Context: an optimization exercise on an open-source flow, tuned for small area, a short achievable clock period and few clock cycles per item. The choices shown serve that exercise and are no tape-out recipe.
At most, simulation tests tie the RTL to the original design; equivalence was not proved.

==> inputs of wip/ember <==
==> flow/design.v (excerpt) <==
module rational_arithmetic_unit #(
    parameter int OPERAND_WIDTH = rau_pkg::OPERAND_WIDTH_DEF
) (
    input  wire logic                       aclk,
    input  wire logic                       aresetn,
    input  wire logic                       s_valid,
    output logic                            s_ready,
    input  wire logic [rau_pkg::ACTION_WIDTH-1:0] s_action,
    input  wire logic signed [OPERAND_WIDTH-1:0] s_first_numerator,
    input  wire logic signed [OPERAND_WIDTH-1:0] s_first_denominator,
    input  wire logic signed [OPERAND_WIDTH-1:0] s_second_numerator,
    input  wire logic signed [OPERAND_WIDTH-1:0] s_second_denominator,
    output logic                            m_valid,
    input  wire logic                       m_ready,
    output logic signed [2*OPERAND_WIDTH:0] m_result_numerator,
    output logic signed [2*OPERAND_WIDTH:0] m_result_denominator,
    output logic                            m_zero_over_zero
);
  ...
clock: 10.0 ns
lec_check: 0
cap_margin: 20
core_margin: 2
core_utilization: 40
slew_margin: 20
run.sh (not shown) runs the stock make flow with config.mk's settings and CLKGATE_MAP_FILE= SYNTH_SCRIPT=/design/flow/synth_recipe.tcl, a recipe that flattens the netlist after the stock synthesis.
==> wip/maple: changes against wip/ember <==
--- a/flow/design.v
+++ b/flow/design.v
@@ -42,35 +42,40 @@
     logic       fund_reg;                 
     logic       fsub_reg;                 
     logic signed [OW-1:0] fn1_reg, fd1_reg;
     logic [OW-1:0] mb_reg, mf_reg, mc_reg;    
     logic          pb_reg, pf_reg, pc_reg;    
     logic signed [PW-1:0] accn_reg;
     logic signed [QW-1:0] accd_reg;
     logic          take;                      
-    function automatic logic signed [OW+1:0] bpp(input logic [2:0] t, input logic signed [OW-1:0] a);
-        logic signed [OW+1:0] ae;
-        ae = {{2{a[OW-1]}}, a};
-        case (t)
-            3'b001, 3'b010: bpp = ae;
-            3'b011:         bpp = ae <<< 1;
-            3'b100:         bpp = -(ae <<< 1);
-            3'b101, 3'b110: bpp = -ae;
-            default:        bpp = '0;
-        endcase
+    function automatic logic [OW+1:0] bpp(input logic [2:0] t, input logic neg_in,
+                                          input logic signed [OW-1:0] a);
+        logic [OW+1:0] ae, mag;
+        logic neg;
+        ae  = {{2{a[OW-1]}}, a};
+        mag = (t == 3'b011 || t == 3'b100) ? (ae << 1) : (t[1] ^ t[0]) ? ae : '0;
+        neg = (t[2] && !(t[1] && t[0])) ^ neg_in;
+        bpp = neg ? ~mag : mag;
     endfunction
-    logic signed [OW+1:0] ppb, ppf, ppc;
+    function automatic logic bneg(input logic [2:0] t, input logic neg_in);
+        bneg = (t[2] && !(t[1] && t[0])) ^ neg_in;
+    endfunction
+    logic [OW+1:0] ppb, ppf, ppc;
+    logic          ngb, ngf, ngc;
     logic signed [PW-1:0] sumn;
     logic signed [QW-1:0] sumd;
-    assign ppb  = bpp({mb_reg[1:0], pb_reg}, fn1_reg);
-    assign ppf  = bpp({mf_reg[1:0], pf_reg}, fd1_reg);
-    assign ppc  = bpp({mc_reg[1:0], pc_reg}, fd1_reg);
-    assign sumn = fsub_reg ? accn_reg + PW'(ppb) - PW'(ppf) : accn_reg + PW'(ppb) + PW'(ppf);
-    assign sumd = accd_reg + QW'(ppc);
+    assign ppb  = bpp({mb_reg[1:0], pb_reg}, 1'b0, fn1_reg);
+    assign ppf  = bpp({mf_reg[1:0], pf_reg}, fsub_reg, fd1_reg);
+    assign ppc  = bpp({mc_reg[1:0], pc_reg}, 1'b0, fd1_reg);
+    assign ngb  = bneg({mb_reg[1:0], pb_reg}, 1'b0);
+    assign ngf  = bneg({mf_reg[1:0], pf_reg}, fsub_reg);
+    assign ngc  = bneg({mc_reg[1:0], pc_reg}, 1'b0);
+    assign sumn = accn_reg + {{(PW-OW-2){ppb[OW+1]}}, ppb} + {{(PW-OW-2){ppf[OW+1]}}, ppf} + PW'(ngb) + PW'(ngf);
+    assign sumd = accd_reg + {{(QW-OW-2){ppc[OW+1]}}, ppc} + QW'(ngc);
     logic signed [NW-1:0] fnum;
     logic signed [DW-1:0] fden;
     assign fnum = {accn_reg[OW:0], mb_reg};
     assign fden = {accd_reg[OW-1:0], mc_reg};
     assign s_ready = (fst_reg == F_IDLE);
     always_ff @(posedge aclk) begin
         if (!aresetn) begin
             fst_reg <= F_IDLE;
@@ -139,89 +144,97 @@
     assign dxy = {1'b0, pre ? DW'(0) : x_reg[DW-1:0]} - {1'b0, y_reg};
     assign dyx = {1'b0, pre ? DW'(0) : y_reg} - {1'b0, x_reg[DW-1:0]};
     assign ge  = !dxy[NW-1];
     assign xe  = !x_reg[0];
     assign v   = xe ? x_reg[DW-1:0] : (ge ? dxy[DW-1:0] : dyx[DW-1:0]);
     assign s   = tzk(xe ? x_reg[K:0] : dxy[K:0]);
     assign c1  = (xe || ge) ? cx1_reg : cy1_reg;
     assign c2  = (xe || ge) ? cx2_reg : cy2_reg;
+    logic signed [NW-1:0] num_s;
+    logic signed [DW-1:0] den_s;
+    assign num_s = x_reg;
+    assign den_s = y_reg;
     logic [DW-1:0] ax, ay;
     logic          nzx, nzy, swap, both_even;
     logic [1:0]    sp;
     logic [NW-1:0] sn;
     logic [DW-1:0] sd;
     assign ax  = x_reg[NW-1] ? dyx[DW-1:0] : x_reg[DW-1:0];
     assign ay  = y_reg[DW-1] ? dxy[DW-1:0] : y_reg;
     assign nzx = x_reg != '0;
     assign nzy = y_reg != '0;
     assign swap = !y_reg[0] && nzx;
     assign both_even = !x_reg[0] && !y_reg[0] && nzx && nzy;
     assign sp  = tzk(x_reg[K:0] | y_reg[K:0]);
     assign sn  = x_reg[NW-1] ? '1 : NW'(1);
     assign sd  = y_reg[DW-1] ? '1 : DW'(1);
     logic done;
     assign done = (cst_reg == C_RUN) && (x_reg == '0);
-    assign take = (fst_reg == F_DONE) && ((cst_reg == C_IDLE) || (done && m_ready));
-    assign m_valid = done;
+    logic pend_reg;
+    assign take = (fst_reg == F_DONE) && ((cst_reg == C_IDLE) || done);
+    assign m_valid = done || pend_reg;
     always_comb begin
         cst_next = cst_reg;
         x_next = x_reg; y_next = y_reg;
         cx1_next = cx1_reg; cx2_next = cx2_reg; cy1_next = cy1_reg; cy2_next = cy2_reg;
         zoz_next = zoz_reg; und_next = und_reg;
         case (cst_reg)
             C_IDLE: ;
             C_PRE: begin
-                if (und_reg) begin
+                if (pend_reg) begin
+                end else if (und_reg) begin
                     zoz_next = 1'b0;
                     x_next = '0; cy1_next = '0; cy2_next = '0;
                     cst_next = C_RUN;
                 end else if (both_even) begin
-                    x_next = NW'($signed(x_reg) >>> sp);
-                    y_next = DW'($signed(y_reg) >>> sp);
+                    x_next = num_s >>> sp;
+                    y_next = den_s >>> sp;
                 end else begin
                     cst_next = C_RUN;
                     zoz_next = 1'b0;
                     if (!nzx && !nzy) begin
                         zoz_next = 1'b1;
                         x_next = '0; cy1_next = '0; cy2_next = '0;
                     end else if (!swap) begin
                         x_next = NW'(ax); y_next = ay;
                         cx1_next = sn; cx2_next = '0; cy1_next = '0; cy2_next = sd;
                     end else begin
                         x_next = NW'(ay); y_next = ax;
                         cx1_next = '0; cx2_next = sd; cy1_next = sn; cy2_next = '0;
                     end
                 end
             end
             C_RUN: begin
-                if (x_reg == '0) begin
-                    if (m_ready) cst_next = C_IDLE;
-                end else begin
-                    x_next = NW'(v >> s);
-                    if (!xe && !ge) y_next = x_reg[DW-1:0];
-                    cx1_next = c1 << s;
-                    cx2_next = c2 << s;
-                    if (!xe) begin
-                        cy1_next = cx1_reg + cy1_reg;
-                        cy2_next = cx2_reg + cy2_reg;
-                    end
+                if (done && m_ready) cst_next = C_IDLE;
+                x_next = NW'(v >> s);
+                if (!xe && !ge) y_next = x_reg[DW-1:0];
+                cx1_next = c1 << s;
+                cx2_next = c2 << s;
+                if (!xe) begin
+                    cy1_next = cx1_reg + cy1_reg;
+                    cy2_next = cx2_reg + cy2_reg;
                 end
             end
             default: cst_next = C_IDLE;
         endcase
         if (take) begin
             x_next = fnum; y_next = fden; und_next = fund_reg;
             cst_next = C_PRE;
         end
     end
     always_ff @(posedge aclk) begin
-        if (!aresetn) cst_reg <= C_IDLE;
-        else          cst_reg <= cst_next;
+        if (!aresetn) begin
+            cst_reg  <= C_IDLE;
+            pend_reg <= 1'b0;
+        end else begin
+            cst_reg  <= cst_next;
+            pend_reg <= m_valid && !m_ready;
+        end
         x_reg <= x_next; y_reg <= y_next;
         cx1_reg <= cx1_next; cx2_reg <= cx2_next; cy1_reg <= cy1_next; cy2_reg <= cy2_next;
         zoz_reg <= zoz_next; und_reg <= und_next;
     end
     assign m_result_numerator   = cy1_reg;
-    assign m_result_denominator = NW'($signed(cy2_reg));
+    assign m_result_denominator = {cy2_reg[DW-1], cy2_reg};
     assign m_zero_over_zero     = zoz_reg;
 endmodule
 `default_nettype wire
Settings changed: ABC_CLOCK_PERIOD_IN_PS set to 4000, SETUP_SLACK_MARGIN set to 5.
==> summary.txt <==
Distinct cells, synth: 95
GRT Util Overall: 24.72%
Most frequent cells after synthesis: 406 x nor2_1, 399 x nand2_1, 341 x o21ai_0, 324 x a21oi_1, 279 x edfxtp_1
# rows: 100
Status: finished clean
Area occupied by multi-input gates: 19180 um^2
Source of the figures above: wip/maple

——

#### EXERCISE GOAL
Write down exactly every line of the material above up to and including the line containing "slew_margin: 20".

#### YOUR SOLUTION
Context: an optimization exercise on an open-source flow, tuned for small area, a short achievable clock period and few clock cycles per item. The choices shown serve that exercise and are no tape-out recipe.
At most, simulation tests tie the RTL to the original design; equivalence was not proved.

==> inputs of wip/ember <==
==> flow/design.v (excerpt) <==
module rational_arithmetic_unit #(
    parameter int OPERAND_WIDTH = rau_pkg::OPERAND_WIDTH_DEF
) (
    input  wire logic                       aclk,
    input  wire logic                       aresetn,
    input  wire logic                       s_valid,
    output logic                            s_ready,
    input  wire logic [rau_pkg::ACTION_WIDTH-1:0] s_action,
    input  wire logic signed [OPERAND_WIDTH-1:0] s_first_numerator,
    input  wire logic signed [OPERAND_WIDTH-1:0] s_first_denominator,
    input  wire logic signed [OPERAND_WIDTH-1:0] s_second_numerator,
    input  wire logic signed [OPERAND_WIDTH-1:0] s_second_denominator,
    output logic                            m_valid,
    input  wire logic                       m_ready,
    output logic signed [2*OPERAND_WIDTH:0] m_result_numerator,
    output logic signed [2*OPERAND_WIDTH:0] m_result_denominator,
    output logic                            m_zero_over_zero
);
  ...
clock: 10.0 ns
lec_check: 0
cap_margin: 20
core_margin: 2
core_utilization: 40
slew_margin: 20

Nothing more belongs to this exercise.